Protein tyrosine phosphatase 1B and α-glucosidase inhibitory activities of Pueraria lobata root and its constituents

Ethnopharmacological relevance Pueraria lobata root was used to treat wasting-thirst regarded as diabetes mellitus and was included in the composition of Okcheonsan, which is prescribed for thirst-waste in traditional Chinese medicine. Aim of the study The objective of this study was to evaluate the anti-diabetic potential of the root of Pueraria lobata and its constituents via protein tyrosine phosphatase 1B (PTP1B) and α-glucosidase inhibitory activities. Materials and methods In this study, anti-diabetic activities of the 70% ethanolic (EtOH) extract from P. lobata roots and its solvent soluble fractions with the isolated compounds were investigated by evaluating in vitro PTP1B and α-glucosidase inhibitory activities. We also examined the potentials of active compounds as PTP1B and α-glucosidase inhibitors via enzyme kinetics and in silico molecular docking simulation between the enzymes and active compounds.
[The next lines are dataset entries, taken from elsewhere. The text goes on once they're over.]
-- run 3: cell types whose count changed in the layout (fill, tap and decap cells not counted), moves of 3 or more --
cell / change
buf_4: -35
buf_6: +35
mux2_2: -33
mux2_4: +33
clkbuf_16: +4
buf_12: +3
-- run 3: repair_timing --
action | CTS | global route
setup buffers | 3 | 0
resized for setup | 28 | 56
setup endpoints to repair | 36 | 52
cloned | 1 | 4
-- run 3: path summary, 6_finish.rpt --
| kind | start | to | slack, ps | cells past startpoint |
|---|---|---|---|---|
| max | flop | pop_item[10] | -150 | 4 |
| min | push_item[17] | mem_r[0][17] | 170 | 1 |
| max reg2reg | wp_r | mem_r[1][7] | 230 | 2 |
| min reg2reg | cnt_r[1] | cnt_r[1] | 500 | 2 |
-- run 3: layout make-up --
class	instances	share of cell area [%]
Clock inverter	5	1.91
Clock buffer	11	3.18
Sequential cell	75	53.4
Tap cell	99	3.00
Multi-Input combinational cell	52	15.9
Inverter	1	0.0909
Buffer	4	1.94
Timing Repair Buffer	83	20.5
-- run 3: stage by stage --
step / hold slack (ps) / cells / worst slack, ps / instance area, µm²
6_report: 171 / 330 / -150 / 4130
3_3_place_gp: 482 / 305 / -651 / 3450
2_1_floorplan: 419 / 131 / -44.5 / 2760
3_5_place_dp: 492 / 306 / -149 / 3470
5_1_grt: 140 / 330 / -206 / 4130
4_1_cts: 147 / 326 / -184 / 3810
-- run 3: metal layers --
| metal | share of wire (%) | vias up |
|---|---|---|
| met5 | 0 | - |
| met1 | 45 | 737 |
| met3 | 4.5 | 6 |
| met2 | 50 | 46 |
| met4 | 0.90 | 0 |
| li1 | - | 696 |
==> src/sv/scl_pkg.sv <==
// ============================================================================
// scl_pkg: shared types and functions of the sensor command line parser
// Holds the item structs, the result kinds, the per-line parse state and the
// byte-level token functions used by the parser and its classifier.
// ============================================================================
package scl_pkg;

    localparam int LINE_CAPACITY_DEF = 64;

    // Keyword candidates: 0 SENSE, 1 FAULT, 2 PRESS, 3 DOOR,
    // 4 the timeout keyword, 5 OPEN, 6 CLOSED.
    localparam int KW_COUNT = 7;
    localparam int KW_BYTES = 14;

    localparam logic [KW_BYTES*8-1:0] KW_STR [KW_COUNT] = '{
        "SENSE", "FAULT", "PRESS", "DOOR", {"SENSOR_", "TIMEOUT"}, "OPEN", "CLOSED"
    };
    localparam logic [3:0] KW_LEN [KW_COUNT] = '{
        4'd5, 4'd5, 4'd5, 4'd4, 4'd14, 4'd4, 4'd6
    };

    // Number flag bit positions.
    localparam int NF_STARTED = 0;
    localparam int NF_NEG     = 1;
    localparam int NF_DIGIT   = 2;
    localparam int NF_BAD     = 3;

    localparam logic [7:0] PRESSURE_MAX = 8'd120;

    typedef enum logic [2:0] {
        KIND_IGNORED      = 3'd0,
        KIND_PRESSURE     = 3'd1,
        KIND_BAD_PRESSURE = 3'd2,
        KIND_DOOR_OPEN    = 3'd3,
        KIND_DOOR_CLOSED  = 3'd4,
        KIND_BAD_DOOR     = 3'd5,
        KIND_TIMEOUT      = 3'd6
    } t_kind;

    typedef struct packed {
        logic [7:0] char_byte;
        logic       has_char;
        logic       line_end;
    } t_in_item;

    typedef struct packed {
        t_kind      kind;
        logic [6:0] pressure;
        logic       door_is_closed;
    } t_out_item;

    // Parse state of one line. Match bits 0..6 are the live candidates of
    // the open token, bits 8..14 record finished keyword matches, and bit 15
    // marks a valid number in the third token.
    typedef struct packed {
        logic [2:0]  token_index;
        logic        in_token;
        logic [15:0] match_flags;
        logic [6:0]  token_position;
        logic [7:0]  number_value;
        logic [3:0]  number_flags;
        logic [7:0]  third_value;
    } t_parse;

    localparam t_parse PARSE_RESET = '{
        token_index:    3'd0,
        in_token:       1'b0,
        match_flags:    16'h007F,
        token_position: 7'd0,
        number_value:   8'd0,
        number_flags:   4'd0,
        third_value:    8'd0
    };

    function automatic logic f_is_white(input logic [7:0] c);
        return (c == 8'h20) || (c >= 8'h09 && c <= 8'h0D);
    endfunction

    // Folds one token byte into the parse state.
    function automatic t_parse f_token_char(input t_parse p, input logic [7:0] c);
        t_parse      q;
        logic [3:0]  ci;
        logic [7:0]  kc;
        logic [11:0] t;
        q = p;
        if (!q.in_token) begin
            q.in_token       = 1'b1;
            q.token_position = 7'd0;
            q.match_flags    = {q.match_flags[15:8], 8'h7F};
            q.number_value   = 8'd0;
            q.number_flags   = 4'd0;
        end
        for (int k = 0; k < KW_COUNT; k++) begin
            ci = KW_LEN[k] - 4'd1 - q.token_position[3:0];
            kc = KW_STR[k][{ci, 3'b000} +: 8];
            if (q.match_flags[k] &&
                !(q.token_position < {3'b000, KW_LEN[k]} && c == kc)) begin
                q.match_flags[k] = 1'b0;
            end
        end
        if (!q.number_flags[NF_BAD]) begin
            if (c >= 8'h30 && c <= 8'h39) begin
                t = {4'd0, q.number_value} * 12'd10 + {4'd0, c - 8'h30};
                q.number_value = (t > 12'd255) ? 8'd255 : t[7:0];
                q.number_flags[NF_STARTED] = 1'b1;
                q.number_flags[NF_DIGIT]   = 1'b1;
            end else if (!q.number_flags[NF_STARTED]) begin
                if (c == 8'h2B || c == 8'h2D) begin
                    q.number_flags[NF_STARTED] = 1'b1;
                    if (c == 8'h2D) begin
                        q.number_flags[NF_NEG] = 1'b1;
                    end
                end else if (!f_is_white(c)) begin
                    q.number_flags[NF_BAD] = 1'b1;
                end
            end else begin
                q.number_flags[NF_BAD] = 1'b1;
            end
        end
        if (q.token_position < 7'd127) begin
            q.token_position = q.token_position + 7'd1;
        end
        return q;
    endfunction

    // Closes the open token, recording keyword and number matches by slot.
    function automatic t_parse f_end_token(input t_parse p);
        t_parse                q;
        logic [KW_COUNT-1:0]   m;
        logic                  num_ok;
        q = p;
        m = '0;
        if (q.in_token) begin
            q.in_token = 1'b0;
            for (int k = 0; k < KW_COUNT; k++) begin
                m[k] = q.match_flags[k] && (q.token_position == {3'b000, KW_LEN[k]});
            end
            num_ok = q.number_flags[NF_DIGIT] && !q.number_flags[NF_BAD] &&
                     (q.number_value <= PRESSURE_MAX) &&
                     (!q.number_flags[NF_NEG] || q.number_value == 8'd0);
            case (q.token_index)
                3'd0: q.match_flags[9:8]   = q.match_flags[9:8] | m[1:0];
                3'd1: q.match_flags[12:10] = q.match_flags[12:10] | m[4:2];
                3'd2: begin
                    q.match_flags[14:13] = q.match_flags[14:13] | m[6:5];
                    q.match_flags[15]    = q.match_flags[15] | num_ok;
                    q.third_value        = q.number_value;
                end
                default: ;
            endcase
            if (q.token_index < 3'd7) begin
                q.token_index = q.token_index + 3'd1;
            end
        end
        return q;
    endfunction

endpackage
Results Triterpenoids lupeol and lupenone were potent PTP1B inhibitors with IC₅₀ values of 38.89±0.17 and 15.11±1.23 μM. Kinetic study using the Lineweaver-Burk and Dixon plots demonstrated that these compounds showed a noncompetitive-type inhibition against PTP1B with respective K_i values of 13.88 μM and 21.24 μM. In addition, molecular docking simulation showed lupeol and lupenone has negative binding energy values of −8.03 and −8.56 kcal/mol. Considering the α-glucosidase inhibitory potential, daidzein, genistein, and calycosin exhibited the most potent α-glucosidase inhibition with IC₅₀ values of 8.58±0.94, 2.37±0.52 and 6.84±1.58 μM, respectively. Kinetic study demonstrated that these 3 compounds showed a noncompetitive-type inhibition against α-glucosidase with respective K_i values of 17.64 μM, 5.03 μM and 13.83 μM. Moreover, molecular docking simulation showed daidzein, genistein and calycosin has more lower binding energy (−7.16 kcal/mol, −7.42 kcal/mol and −7.31 kcal/mol) with higher binding affinity and tight binding capacity in the molecular docking studies than standard ligand α-D-glucose (−6.74 kcal/mol). Conclusion Our results of the present study clearly demonstrate the potential of P. lobata extract and its constituents to inhibit PTP1B and α-glucosidase, contributing to the development of therapeutic or preventive agents that can be used in the treatment of diabetes.